→ Exercise instructions: Which lines of the records below contain the word "percent"? Copy each of them out.
═════ Data for processing ═════
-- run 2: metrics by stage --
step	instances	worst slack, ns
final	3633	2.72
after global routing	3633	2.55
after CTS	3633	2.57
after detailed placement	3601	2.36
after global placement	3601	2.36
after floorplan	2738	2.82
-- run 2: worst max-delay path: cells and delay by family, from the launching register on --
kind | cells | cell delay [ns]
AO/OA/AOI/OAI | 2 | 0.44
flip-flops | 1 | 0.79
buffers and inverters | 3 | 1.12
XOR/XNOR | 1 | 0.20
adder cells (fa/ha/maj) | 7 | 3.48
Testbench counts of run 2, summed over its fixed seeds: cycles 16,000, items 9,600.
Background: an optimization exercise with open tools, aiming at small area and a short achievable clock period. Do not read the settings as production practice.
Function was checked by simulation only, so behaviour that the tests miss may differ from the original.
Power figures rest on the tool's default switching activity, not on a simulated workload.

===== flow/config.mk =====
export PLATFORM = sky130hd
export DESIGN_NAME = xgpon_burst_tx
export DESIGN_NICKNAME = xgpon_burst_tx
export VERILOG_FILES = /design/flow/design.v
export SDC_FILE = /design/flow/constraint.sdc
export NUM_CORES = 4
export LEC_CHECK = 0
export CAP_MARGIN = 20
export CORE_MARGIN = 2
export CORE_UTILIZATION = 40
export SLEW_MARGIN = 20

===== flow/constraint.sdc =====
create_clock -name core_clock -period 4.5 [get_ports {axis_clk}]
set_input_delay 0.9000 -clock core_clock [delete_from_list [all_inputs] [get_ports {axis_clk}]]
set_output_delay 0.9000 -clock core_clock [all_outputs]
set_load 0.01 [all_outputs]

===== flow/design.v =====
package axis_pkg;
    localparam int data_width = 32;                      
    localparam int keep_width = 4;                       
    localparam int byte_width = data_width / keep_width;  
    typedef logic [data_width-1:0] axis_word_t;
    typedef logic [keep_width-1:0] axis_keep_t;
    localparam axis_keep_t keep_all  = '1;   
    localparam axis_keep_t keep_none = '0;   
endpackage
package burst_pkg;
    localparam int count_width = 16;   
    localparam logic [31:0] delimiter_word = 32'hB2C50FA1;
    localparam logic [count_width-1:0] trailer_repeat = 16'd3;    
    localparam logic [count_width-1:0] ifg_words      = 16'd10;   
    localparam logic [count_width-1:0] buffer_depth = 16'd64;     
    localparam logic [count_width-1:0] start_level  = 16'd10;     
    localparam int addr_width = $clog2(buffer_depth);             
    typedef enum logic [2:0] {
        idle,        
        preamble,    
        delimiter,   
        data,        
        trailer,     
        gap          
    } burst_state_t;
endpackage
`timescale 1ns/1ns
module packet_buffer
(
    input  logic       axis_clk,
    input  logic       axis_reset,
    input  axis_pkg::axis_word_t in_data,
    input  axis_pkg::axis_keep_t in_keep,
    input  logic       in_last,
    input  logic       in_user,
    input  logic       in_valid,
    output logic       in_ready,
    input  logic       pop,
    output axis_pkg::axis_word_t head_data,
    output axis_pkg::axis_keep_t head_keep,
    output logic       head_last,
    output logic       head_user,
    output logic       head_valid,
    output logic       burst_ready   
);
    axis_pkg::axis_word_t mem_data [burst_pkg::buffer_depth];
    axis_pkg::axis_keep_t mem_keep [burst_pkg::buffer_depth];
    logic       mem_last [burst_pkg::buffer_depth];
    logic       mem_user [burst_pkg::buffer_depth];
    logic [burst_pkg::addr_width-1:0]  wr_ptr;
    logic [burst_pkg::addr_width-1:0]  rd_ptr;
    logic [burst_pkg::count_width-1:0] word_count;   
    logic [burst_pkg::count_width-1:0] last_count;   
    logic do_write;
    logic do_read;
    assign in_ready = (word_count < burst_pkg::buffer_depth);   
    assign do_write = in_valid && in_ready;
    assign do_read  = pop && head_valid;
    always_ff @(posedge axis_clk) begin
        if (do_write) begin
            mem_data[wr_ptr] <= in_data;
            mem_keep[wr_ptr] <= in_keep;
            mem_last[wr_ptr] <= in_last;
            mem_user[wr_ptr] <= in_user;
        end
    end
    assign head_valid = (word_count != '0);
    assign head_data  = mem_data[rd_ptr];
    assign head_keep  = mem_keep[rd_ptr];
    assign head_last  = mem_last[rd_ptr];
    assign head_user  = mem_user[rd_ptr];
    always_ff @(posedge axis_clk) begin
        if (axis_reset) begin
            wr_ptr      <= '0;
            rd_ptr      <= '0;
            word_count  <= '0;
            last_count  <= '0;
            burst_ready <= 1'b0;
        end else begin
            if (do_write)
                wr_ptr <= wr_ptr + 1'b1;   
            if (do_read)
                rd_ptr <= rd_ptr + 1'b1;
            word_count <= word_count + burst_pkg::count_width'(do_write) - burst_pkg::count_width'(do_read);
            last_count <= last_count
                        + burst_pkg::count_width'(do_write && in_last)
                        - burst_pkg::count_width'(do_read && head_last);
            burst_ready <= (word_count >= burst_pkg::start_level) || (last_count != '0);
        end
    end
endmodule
═════
═════ Data for processing ═════
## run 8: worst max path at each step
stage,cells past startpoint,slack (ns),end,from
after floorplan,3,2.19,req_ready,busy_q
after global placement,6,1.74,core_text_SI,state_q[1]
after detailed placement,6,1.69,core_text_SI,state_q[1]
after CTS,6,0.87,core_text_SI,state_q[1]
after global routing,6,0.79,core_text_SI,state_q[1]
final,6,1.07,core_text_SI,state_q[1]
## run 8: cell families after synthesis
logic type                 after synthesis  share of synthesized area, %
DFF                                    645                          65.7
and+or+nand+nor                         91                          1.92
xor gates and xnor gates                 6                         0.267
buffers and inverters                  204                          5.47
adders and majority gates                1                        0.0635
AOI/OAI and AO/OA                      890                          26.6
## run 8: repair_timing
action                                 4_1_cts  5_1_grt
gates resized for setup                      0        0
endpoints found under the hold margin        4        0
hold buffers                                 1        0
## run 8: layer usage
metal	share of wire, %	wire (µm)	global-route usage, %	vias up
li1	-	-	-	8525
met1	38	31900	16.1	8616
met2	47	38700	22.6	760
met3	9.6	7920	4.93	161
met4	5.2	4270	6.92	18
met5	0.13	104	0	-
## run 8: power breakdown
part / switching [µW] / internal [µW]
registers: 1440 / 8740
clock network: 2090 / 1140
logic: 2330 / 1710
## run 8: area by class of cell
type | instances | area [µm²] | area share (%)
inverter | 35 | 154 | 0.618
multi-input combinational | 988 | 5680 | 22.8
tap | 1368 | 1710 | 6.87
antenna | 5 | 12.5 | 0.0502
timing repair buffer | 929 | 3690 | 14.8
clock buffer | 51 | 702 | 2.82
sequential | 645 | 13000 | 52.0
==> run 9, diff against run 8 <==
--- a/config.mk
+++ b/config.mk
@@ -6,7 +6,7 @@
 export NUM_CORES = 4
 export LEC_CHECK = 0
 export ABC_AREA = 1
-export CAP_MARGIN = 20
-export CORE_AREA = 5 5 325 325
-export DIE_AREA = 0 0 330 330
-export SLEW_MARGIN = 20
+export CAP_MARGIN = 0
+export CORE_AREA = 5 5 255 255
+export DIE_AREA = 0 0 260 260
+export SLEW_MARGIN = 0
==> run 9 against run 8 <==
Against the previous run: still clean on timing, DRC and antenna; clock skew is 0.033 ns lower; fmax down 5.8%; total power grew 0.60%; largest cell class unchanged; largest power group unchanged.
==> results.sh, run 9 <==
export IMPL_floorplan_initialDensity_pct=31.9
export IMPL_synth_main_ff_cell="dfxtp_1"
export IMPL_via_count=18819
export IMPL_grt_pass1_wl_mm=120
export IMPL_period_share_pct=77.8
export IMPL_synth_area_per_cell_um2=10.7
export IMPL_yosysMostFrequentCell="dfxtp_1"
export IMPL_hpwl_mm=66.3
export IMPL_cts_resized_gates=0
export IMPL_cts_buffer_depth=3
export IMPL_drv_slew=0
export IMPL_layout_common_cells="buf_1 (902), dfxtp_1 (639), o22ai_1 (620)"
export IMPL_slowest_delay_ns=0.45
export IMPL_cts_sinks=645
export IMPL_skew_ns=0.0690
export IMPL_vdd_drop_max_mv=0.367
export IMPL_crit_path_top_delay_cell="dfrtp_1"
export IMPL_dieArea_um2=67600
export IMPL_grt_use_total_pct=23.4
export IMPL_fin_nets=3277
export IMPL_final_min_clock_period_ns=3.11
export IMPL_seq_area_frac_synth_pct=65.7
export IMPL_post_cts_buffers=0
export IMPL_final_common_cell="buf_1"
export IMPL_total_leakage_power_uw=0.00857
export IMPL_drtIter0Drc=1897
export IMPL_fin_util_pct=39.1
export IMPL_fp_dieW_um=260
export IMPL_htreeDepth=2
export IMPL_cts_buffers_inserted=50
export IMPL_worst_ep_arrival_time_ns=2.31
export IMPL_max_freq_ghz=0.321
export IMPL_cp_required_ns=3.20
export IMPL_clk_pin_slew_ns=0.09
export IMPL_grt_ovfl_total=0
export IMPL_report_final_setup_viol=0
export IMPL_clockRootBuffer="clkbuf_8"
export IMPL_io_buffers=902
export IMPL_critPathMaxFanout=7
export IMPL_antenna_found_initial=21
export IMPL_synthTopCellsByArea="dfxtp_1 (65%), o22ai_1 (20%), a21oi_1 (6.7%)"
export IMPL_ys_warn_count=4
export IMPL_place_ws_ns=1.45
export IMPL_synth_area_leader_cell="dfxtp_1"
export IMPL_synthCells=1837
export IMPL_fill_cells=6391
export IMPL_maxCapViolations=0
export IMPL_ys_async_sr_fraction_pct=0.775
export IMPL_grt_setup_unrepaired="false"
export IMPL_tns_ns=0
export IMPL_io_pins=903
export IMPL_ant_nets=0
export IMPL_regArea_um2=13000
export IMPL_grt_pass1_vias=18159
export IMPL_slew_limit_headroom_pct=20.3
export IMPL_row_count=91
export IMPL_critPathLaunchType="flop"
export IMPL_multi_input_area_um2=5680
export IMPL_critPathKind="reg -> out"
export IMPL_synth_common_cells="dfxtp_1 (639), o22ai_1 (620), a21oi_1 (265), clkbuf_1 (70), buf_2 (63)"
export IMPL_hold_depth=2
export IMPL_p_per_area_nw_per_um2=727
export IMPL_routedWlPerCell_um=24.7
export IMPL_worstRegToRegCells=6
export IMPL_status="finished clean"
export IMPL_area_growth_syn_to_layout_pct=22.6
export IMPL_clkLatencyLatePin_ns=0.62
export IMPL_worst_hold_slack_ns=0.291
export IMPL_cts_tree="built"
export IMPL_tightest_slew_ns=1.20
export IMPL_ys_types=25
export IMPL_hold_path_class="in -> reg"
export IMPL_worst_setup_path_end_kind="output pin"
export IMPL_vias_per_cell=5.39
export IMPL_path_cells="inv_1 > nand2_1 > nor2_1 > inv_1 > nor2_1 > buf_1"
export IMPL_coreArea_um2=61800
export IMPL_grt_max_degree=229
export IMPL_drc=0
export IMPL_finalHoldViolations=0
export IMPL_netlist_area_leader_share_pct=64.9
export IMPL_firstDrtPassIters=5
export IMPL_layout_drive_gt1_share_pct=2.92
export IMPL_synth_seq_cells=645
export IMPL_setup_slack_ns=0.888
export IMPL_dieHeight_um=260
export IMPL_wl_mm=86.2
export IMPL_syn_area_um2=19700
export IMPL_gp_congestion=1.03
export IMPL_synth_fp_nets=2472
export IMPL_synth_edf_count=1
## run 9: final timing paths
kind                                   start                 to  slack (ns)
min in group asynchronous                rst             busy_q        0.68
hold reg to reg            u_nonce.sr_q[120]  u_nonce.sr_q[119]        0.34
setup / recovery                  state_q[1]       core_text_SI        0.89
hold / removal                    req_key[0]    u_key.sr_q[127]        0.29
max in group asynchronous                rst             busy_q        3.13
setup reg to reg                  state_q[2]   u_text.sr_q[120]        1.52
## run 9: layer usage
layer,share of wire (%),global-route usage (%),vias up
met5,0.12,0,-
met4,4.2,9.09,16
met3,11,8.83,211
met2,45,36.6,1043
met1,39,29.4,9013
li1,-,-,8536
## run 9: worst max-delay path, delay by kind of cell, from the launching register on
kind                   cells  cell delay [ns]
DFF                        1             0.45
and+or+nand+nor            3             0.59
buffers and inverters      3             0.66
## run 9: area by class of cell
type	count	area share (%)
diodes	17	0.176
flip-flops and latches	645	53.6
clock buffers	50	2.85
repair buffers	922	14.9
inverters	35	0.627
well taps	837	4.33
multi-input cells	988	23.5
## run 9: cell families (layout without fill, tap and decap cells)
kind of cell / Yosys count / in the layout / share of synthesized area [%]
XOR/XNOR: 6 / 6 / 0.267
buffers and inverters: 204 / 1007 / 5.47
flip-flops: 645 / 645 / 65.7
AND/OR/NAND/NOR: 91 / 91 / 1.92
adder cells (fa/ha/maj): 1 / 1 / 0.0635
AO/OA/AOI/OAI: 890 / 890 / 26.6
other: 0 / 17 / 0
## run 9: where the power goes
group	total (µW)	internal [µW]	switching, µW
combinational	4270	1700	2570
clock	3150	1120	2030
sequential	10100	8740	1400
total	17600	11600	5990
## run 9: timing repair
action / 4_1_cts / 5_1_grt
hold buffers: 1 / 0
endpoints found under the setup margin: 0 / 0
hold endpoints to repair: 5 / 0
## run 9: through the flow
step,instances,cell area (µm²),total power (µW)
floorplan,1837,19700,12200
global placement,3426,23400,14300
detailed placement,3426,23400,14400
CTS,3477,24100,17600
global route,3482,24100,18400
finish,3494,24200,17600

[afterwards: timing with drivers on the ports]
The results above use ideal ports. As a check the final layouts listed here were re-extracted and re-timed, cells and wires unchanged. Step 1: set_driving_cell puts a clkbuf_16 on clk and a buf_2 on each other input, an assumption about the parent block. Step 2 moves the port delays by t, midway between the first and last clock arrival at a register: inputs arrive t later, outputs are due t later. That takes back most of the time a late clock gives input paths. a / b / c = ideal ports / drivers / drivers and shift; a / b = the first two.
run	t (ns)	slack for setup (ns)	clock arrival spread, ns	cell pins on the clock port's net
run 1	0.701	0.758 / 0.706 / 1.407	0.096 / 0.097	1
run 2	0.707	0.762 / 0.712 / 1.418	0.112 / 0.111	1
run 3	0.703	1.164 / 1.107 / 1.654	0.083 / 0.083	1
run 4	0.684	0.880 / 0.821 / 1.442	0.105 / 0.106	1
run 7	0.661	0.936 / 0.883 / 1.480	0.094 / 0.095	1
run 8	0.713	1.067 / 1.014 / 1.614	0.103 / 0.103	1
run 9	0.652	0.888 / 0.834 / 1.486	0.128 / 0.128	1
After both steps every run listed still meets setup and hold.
═════
═════ Data for processing ═════
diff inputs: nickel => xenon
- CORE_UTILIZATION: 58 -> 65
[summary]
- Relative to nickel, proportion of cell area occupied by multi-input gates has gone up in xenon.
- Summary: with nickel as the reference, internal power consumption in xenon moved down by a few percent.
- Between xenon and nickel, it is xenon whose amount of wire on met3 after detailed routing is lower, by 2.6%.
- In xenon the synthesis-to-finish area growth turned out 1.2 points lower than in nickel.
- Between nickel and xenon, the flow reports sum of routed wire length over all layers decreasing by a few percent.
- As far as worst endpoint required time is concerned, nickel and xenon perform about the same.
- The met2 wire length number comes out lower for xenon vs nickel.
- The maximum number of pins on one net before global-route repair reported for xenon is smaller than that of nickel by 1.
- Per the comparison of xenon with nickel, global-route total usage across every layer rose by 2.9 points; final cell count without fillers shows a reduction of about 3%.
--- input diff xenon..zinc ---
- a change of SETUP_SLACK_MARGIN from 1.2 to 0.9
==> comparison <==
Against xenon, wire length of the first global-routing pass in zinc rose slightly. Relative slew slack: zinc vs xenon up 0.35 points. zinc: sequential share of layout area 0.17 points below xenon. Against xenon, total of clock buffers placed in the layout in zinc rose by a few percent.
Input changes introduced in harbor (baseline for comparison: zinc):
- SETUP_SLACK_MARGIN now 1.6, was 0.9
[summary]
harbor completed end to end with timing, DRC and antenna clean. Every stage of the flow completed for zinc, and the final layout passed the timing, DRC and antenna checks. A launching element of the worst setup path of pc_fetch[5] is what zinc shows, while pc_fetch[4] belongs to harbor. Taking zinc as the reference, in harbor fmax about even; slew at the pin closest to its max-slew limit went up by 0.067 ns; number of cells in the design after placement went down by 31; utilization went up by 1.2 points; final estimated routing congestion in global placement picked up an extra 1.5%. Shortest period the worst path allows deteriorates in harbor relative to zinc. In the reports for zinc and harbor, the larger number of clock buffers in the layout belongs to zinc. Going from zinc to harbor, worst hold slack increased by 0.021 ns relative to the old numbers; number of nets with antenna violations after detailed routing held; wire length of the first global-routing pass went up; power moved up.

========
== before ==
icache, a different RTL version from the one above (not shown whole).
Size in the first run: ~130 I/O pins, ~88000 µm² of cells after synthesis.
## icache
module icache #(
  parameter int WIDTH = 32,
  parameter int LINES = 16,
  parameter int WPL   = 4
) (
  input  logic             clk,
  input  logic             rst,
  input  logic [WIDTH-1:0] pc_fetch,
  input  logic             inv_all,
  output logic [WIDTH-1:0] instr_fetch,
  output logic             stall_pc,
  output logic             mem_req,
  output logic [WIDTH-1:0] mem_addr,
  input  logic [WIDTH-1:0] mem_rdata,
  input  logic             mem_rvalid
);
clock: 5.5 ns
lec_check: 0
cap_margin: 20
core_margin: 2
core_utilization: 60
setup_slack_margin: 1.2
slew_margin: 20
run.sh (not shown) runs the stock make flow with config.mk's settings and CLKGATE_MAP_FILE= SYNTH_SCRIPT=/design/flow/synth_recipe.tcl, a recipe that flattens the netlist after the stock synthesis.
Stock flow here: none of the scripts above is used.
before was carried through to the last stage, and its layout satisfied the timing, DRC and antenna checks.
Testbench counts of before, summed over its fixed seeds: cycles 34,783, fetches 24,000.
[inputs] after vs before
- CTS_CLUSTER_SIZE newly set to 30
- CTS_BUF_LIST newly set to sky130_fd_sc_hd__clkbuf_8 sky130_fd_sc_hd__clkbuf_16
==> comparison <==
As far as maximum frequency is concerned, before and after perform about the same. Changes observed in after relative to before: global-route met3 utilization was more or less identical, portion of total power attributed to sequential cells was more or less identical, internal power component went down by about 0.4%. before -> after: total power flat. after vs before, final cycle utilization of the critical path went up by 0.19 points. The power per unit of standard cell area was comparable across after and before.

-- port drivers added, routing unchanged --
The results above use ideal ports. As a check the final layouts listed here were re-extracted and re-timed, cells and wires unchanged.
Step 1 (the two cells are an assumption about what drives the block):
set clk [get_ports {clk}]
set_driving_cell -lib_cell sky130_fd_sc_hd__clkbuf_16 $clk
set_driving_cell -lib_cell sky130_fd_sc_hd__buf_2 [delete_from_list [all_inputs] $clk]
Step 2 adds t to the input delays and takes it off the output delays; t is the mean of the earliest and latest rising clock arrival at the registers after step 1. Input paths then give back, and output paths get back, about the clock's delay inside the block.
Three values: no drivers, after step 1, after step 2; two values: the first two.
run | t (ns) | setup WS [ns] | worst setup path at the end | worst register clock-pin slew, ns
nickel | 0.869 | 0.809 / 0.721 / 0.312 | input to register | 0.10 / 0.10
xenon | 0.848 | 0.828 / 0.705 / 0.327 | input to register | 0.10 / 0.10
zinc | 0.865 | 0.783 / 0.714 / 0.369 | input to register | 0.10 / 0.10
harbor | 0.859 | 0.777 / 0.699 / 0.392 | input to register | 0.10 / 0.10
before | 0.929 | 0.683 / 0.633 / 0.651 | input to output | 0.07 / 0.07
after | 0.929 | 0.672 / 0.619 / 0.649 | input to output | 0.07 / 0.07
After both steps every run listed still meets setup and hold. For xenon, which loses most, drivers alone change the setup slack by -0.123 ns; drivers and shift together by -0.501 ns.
═════
→ Result for this task:
- Summary: with nickel as the reference, internal power consumption in xenon moved down by a few percent.
- Between nickel and xenon, the flow reports sum of routed wire length over all layers decreasing by a few percent.
Against xenon, wire length of the first global-routing pass in zinc rose slightly. Relative slew slack: zinc vs xenon up 0.35 points. zinc: sequential share of layout area 0.17 points below xenon. Against xenon, total of clock buffers placed in the layout in zinc rose by a few percent.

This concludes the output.